Итак, в Метце мы со второй женой Эвой пробыли 2-3 недели, после чего поехали в Париж. Помощь Шлее поистине неоценима. Он обратился к Рольфу Либерману, в то время директору парижской Гранд Опера, с просьбой принять участие в моей судьбе. Мы встретились с Рольфом сразу же по приезде в кафе рядом с оперой. Он пришел со своей последней женой, которая сразу же предложила нам поселиться в ее прекрасной большой квартире в центре Парижа (сама она жила с мужем в роскошной вилле под Парижем). Чуть позже Рольф и Альфред Шлее обратились к Пьеру Булезу с просьбой о содействии. Помню свой первый визит в IRCAM и свою беседу с Булезом, в результате которой он предложил мне должность музыкального советника в IRCAM'e.
И.Н.: Что входило в твои обязанности?
З.К.: Главной моей функцией было участие в жюри, которое выбирало из претендентов-композиторов стажеров для IRCAM'a. Мы анализировали партитуры будущих стажеров и принимали решения. Уже в первой беседе с Булезом я подчеркнул, что не являюсь специалистом в области компьютерных технологий, на что он ответил, что ему важен взгляд как бы со стороны, важна точка зрения обобщенно-музыкальная. Как представителю IRCAM'a мне приходилось работать в самых разных жюри.
От имени булезовского детища я подготовил и провел Большой фестиваль польской музыки в Центре Помпиду. Это была самая крупная презентация польской музыки во Франции. Прошло 23 концерта симфонической, камерной и хоровой музыки. Исполнителями стали польские и французские музыканты. Прозвучали сочинения Гражины Бацевич, Тадеуша Бэрда, Анджея Добровольского, Хен-рыка Миколая Гурецкого, Стефана Киселевского, Юзефа Коффлера, Эугениуша Кнапика, Кшиштофа Книттеля, Витольда Лютославского, Анджея Пануфника, Кшиштофа Пендерецкого, Богуслава Шеффера, Казимежа Сероцкого, Томаша Сикорского, Марека Стаховского, Витольда Шалёнека, Антони Шаловского, Тадеуша Шелиговского, Кароля Шимановского, Александера Тансмана, Болеслава Войтовича.

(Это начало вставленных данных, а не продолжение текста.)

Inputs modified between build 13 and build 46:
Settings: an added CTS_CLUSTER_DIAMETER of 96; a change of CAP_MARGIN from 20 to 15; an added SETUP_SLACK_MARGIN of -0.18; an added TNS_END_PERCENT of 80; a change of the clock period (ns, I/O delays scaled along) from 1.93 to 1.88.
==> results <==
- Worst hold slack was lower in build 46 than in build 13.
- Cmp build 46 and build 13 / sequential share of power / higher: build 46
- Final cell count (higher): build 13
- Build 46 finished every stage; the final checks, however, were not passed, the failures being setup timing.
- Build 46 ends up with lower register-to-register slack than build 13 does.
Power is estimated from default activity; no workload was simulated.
==> job 5169: inputs <==
==> flow/design.v <==
module ALU(
  input         clock,
                reset,
                io_flush_valid,
                io_FU_input_valid,
  input  [6:0]  io_FU_input_bits_decoded_instruction_PRD,
  input         io_FU_input_bits_decoded_instruction_RD_valid,
  input  [20:0] io_FU_input_bits_decoded_instruction_IMM,
  input  [2:0]  io_FU_input_bits_decoded_instruction_FUNCT3,
  input  [1:0]  io_FU_input_bits_decoded_instruction_packet_index,
  input  [5:0]  io_FU_input_bits_decoded_instruction_ROB_index,
  input  [3:0]  io_FU_input_bits_decoded_instruction_MOB_index,
  input  [4:0]  io_FU_input_bits_decoded_instruction_instructionType,
  input         io_FU_input_bits_decoded_instruction_needs_ALU,
                io_FU_input_bits_decoded_instruction_needs_branch_unit,
                io_FU_input_bits_decoded_instruction_SUBTRACT,
                io_FU_input_bits_decoded_instruction_MULTIPLY,
                io_FU_input_bits_decoded_instruction_FENCE,
                io_FU_input_bits_decoded_instruction_IS_IMM,
  input  [31:0] io_FU_input_bits_RS1_data,
                io_FU_input_bits_RS2_data,
                io_FU_input_bits_fetch_PC,
  output        io_FU_output_valid,
  output [6:0]  io_FU_output_bits_PRD,
  output [31:0] io_FU_output_bits_RD_data,
  output        io_FU_output_bits_RD_valid,
  output [31:0] io_FU_output_bits_fetch_PC,
  output [3:0]  io_FU_output_bits_MOB_index,
  output [5:0]  io_FU_output_bits_ROB_index,
  output [1:0]  io_FU_output_bits_fetch_packet_index
);
  wire [31:0] RS1_signed = io_FU_input_bits_RS1_data;
  wire [31:0] RS1_unsigned = io_FU_input_bits_RS1_data;
  wire [31:0] instruction_PC =
    io_FU_input_bits_fetch_PC
    + {28'h0, io_FU_input_bits_decoded_instruction_packet_index, 2'h0};
  reg  [31:0] arithmetic_result;
  wire [31:0] IMM_signed =
    {{19{io_FU_input_bits_decoded_instruction_IMM[12]}},
     io_FU_input_bits_decoded_instruction_IMM[12:0]};
  wire [31:0] operand2_unsigned =
    io_FU_input_bits_decoded_instruction_IS_IMM ? IMM_signed : io_FU_input_bits_RS2_data;
  wire [4:0]  shamt = operand2_unsigned[4:0];
  wire        _REMU_T = io_FU_input_bits_decoded_instruction_instructionType == 5'hC;
  wire        _SLTU_T_1 = io_FU_input_bits_decoded_instruction_instructionType == 5'h4;
  wire        _BEQ_T = io_FU_input_bits_decoded_instruction_FUNCT3 == 3'h0;
  wire        ADD =
    (_REMU_T | _SLTU_T_1) & _BEQ_T & ~io_FU_input_bits_decoded_instruction_MULTIPLY
    & ~io_FU_input_bits_decoded_instruction_SUBTRACT;
  wire        SUB =
    (_REMU_T | _SLTU_T_1) & _BEQ_T & ~io_FU_input_bits_decoded_instruction_MULTIPLY
    & io_FU_input_bits_decoded_instruction_SUBTRACT;
  wire        SLL =
    (_REMU_T | _SLTU_T_1) & io_FU_input_bits_decoded_instruction_FUNCT3 == 3'h1
    & ~io_FU_input_bits_decoded_instruction_MULTIPLY;
  wire        _BGE_T = io_FU_input_bits_decoded_instruction_FUNCT3 == 3'h5;
  wire        SRL =
    (_REMU_T | _SLTU_T_1) & _BGE_T & ~io_FU_input_bits_decoded_instruction_MULTIPLY
    & ~io_FU_input_bits_decoded_instruction_SUBTRACT;
  wire        SRA =
    (_REMU_T | _SLTU_T_1) & _BGE_T & ~io_FU_input_bits_decoded_instruction_MULTIPLY
    & io_FU_input_bits_decoded_instruction_SUBTRACT;
  wire        AUIPC =
    io_FU_input_bits_decoded_instruction_instructionType == 5'h5
    & ~io_FU_input_bits_decoded_instruction_MULTIPLY;
  wire        ALU_input_valid =
    io_FU_input_valid & io_FU_input_bits_decoded_instruction_needs_ALU;
  wire        branch_unit_input_valid =
    io_FU_input_valid & io_FU_input_bits_decoded_instruction_needs_branch_unit;
  wire        mult_unit_input_valid =
    io_FU_input_valid & io_FU_input_bits_decoded_instruction_MULTIPLY;
  reg         io_FU_output_valid_REG;
  wire [31:0] add_result = RS1_unsigned + operand2_unsigned;
  wire [31:0] sub_result = RS1_unsigned - operand2_unsigned;
  wire [31:0] _GEN = {27'h0, shamt};
  wire [31:0] sra_result = $signed($signed(RS1_signed) >>> _GEN);
  wire [62:0] _sll_result_T = {31'h0, RS1_unsigned} << shamt;
  reg  [31:0] io_FU_output_bits_fetch_PC_REG;
  reg  [1:0]  io_FU_output_bits_fetch_packet_index_REG;
  reg  [6:0]  io_FU_output_bits_PRD_REG;
  reg         io_FU_output_bits_RD_valid_REG;
  reg  [3:0]  io_FU_output_bits_MOB_index_REG;
  reg  [5:0]  io_FU_output_bits_ROB_index_REG;
  always @(posedge clock) begin
    if (reset)
      arithmetic_result <= 32'h0;
    else begin
      arithmetic_result <=
        ADD
          ? add_result
          : SUB
              ? sub_result
              : (_REMU_T | _SLTU_T_1)
                & io_FU_input_bits_decoded_instruction_FUNCT3 == 3'h4
                & ~io_FU_input_bits_decoded_instruction_MULTIPLY
                  ? RS1_unsigned ^ operand2_unsigned
                  : (_REMU_T | _SLTU_T_1)
                    & io_FU_input_bits_decoded_instruction_FUNCT3 == 3'h6
                    & ~io_FU_input_bits_decoded_instruction_MULTIPLY
                      ? RS1_unsigned | operand2_unsigned
                      : (_REMU_T | _SLTU_T_1)
                        & (&io_FU_input_bits_decoded_instruction_FUNCT3)
                        & ~io_FU_input_bits_decoded_instruction_MULTIPLY
                          ? RS1_unsigned & operand2_unsigned
                          : SLL
                              ? _sll_result_T[31:0]
                              : SRL
                                  ? RS1_unsigned >> _GEN
                                  : SRA
                                      ? sra_result
                                      : (_REMU_T | _SLTU_T_1)
                                        & io_FU_input_bits_decoded_instruction_FUNCT3 == 3'h2
                                        & ~io_FU_input_bits_decoded_instruction_MULTIPLY
                                          ? {31'h0,
                                             $signed(RS1_signed) < $signed(io_FU_input_bits_decoded_instruction_IS_IMM
                                                                             ? IMM_signed
                                                                             : io_FU_input_bits_RS2_data)}
                                          : (_REMU_T | _SLTU_T_1)
                                            & io_FU_input_bits_decoded_instruction_FUNCT3 == 3'h3
                                            & ~io_FU_input_bits_decoded_instruction_MULTIPLY
                                              ? {31'h0, RS1_unsigned < operand2_unsigned}
                                              : io_FU_input_bits_decoded_instruction_instructionType == 5'hD
                                                & ~io_FU_input_bits_decoded_instruction_MULTIPLY
                                                  ? {io_FU_input_bits_decoded_instruction_IMM[19:0],
                                                     12'h0}
                                                  : 32'h0;
    end
    io_FU_output_valid_REG <=
      ALU_input_valid & ~io_flush_valid | io_FU_input_bits_decoded_instruction_FENCE;
    io_FU_output_bits_fetch_PC_REG <= io_FU_input_bits_fetch_PC;
    io_FU_output_bits_fetch_packet_index_REG <=
      io_FU_input_bits_decoded_instruction_packet_index;
    io_FU_output_bits_PRD_REG <= io_FU_input_bits_decoded_instruction_PRD;
    io_FU_output_bits_RD_valid_REG <= io_FU_input_bits_decoded_instruction_RD_valid;
    io_FU_output_bits_MOB_index_REG <= io_FU_input_bits_decoded_instruction_MOB_index;
    io_FU_output_bits_ROB_index_REG <= io_FU_input_bits_decoded_instruction_ROB_index;
  end  
  assign io_FU_output_valid = io_FU_output_valid_REG & ~io_flush_valid;
  assign io_FU_output_bits_PRD = io_FU_output_bits_PRD_REG;
  assign io_FU_output_bits_RD_data = arithmetic_result;
  assign io_FU_output_bits_RD_valid = io_FU_output_bits_RD_valid_REG;
  assign io_FU_output_bits_fetch_PC = io_FU_output_bits_fetch_PC_REG;
  assign io_FU_output_bits_MOB_index = io_FU_output_bits_MOB_index_REG;
  assign io_FU_output_bits_ROB_index = io_FU_output_bits_ROB_index_REG;
  assign io_FU_output_bits_fetch_packet_index = io_FU_output_bits_fetch_packet_index_REG;
endmodule
==> flow/run.sh <==
#!/bin/bash
# the make line also repeats each setting of config.mk as NAME=value (left out here)
make -C /OpenROAD-flow-scripts/flow DESIGN_CONFIG=/design/flow/config.mk WORK_HOME=/design/flow/orfs CLKGATE_MAP_FILE= finish
==> flow/config.mk <==
export PLATFORM = sky130hd
export DESIGN_NAME = ALU
export DESIGN_NICKNAME = ALU
export VERILOG_FILES = /design/flow/design.v
export SDC_FILE = /design/flow/constraint.sdc
export NUM_CORES = 4
export LEC_CHECK = 0
export CAP_MARGIN = 20
export CORE_MARGIN = 2
export CORE_UTILIZATION = 43
export CTS_CLUSTER_SIZE = 84
export GPL_ROUTABILITY_DRIVEN = 0
export GPL_TIMING_DRIVEN = 1
export MIN_ROUTING_LAYER = met1
export PLACE_DENSITY_LB_ADDON = 0.01
export SETUP_SLACK_MARGIN = -0.07
export SLEW_MARGIN = 15
export TNS_END_PERCENT = 35
==> flow/constraint.sdc <==
create_clock -name core_clock -period 7.71 [get_ports {clock}]
set_input_delay 1.5420 -clock core_clock [delete_from_list [all_inputs] [get_ports {clock}]]
set_output_delay 1.5420 -clock core_clock [all_outputs]
set_load 0.01 [all_outputs]
==> job 3638 (differences from job 5169) <==
Settings changed: CAP_MARGIN 20 to 25, CELL_PAD_IN_SITES_GLOBAL_PLACEMENT set to 2, CORE_UTILIZATION 43 to 39, CTS_CLUSTER_DIAMETER set to 103, CTS_CLUSTER_SIZE 84 to 57, GPL_TIMING_DRIVEN 1 to 0, HOLD_SLACK_MARGIN set to 0.19, PLACE_DENSITY_LB_ADDON 0.01 to unset, SETUP_SLACK_MARGIN -0.07 to unset, SLEW_MARGIN 15 to 40, TNS_END_PERCENT 35 to unset.
==> flow/constraint.sdc (replaced) <==
create_clock -name core_clock -period 6.0 [get_ports {clock}]
set_input_delay 1.2000 -clock core_clock [delete_from_list [all_inputs] [get_ports {clock}]]
set_output_delay 1.2000 -clock core_clock [all_outputs]
set_load 0.01 [all_outputs]
==> job 8769 (differences from job 5169) <==
Settings changed: CORE_UTILIZATION 43 to 51, PLACE_DENSITY set to 0.44, PLACE_DENSITY_LB_ADDON 0.01 to unset.
==> flow/constraint.sdc (replaced) <==
create_clock -name core_clock -period 3.05 [get_ports {clock}]
set_input_delay 0.6100 -clock core_clock [delete_from_list [all_inputs] [get_ports {clock}]]
set_output_delay 0.6100 -clock core_clock [all_outputs]
set_load 0.01 [all_outputs]
==> flow_metrics.py <==
# Flow results
metrics = {
    "status": {
        "stop_stage": "5_1_grt",
        "status": "stopped before the end",
        "toolErrorMsg": "[ERROR GRT-0232] Routing congestion too high. Check the congestion heatmap in the GUI.",
    },
    "placement": {
        "dpl_cell_area_um2": 17700,
        "port_buffers": 237,
        "placed_cells": 2459,
    },
    "floorplanning": {
        "initCoreUtil_pct": 51.5,
        "die_h_um": 152,
    },
    "global_route": {
        "grtUsageMet1_pct": 81.7,
        "track_usage_pct": 83.8,
    },
}
[end of results for job 8769]
==> flow_metrics.py <==
# Metrics from the implementation run
metrics = {
    "status": {
        "status": "no timing/DRC/antenna violations",
    },
    "cells_and_area": {
        "logic_area_um2": 8670,
    },
    "critical_path": {
        "critPathLaunchType": "input port",
    },
    "cts": {
        "cts_buffer_depth": 2,
    },
    "global_route": {
        "grtUsageMet1_pct": 51.3,
        "track_usage_pct": 39.7,
    },
    "placement": {
        "placed_cells": 2126,
        "port_buffers": 233,
    },
    "floorplanning": {
        "initCoreUtil_pct": 39.8,
        "die_h_um": 173,
    },
    "routing": {
        "highest_layer": "met5",
    },
}
[end of results for job 3638]
==> flow_metrics.py <==
# Metrics from the implementation run
metrics = {
    "status": {
        "status": "no timing/DRC/antenna violations",
    },
    "synthesis": {
        "yosys_cells": 1513,
        "yosys_most_used_dff": "dfxtp_1",
    },
    "placement": {
        "dpl_cell_area_um2": 13700,
        "placed_cells": 2005,
        "port_buffers": 237,
    },
    "global_route": {
        "grt_antenna_before_repair": 1,
        "grtUsageMet1_pct": 47.2,
        "track_usage_pct": 36.3,
        "grt_pass1_vias": 12100,
    },
    "floorplanning": {
        "die_h_um": 165,
        "initCoreUtil_pct": 43.9,
    },
    "routing": {
        "routedWlPerCell_um": 25.1,
    },
    "pwr": {
        "p_switching_mw": 0.765,
    },
}
[end of results for job 5169]
No activity file was given, so power comes from the tool's default toggle rates.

И.Н,:А чем ты занялся, когда закончился контракт с Институтом исследований и акустико-музыкалъной координации?
З.К.: После этого работал советником в музыкальном обществе Associations Musique Vivante. Тогда, в 1983-1984 годах, я еженедельно проводил радиопрограммы под названием «Встречи с современностью» (Radio France Musique). В 1984 году родился мой сын Константин. Париж проник в меня очень глубоко, и я могу назвать его своим родным городом. А с 1986 года началось мое сотрудничество с Национальным театром дела Коллин (Théâtre National de la Colline). Началось оно постановкой моей оперы «Звезда» в Лилле в 1985 году известным режиссером вышеназванного театра Жоржем Лавелли. Опера шла под названием Le Star и исполнялась на фестивале - Festival de Lille - Rose des ventes. В главной роли выступали прекрасные певицы Viorica Cortez и Silvie Valayre. Этот спектакль транслировался французским радио на всю страну, а критика признала его «событием фестиваля». Лавелли перенес постановку на сцену своего театра de la Colline в том же составе. Спектаклями дирижировал я сам.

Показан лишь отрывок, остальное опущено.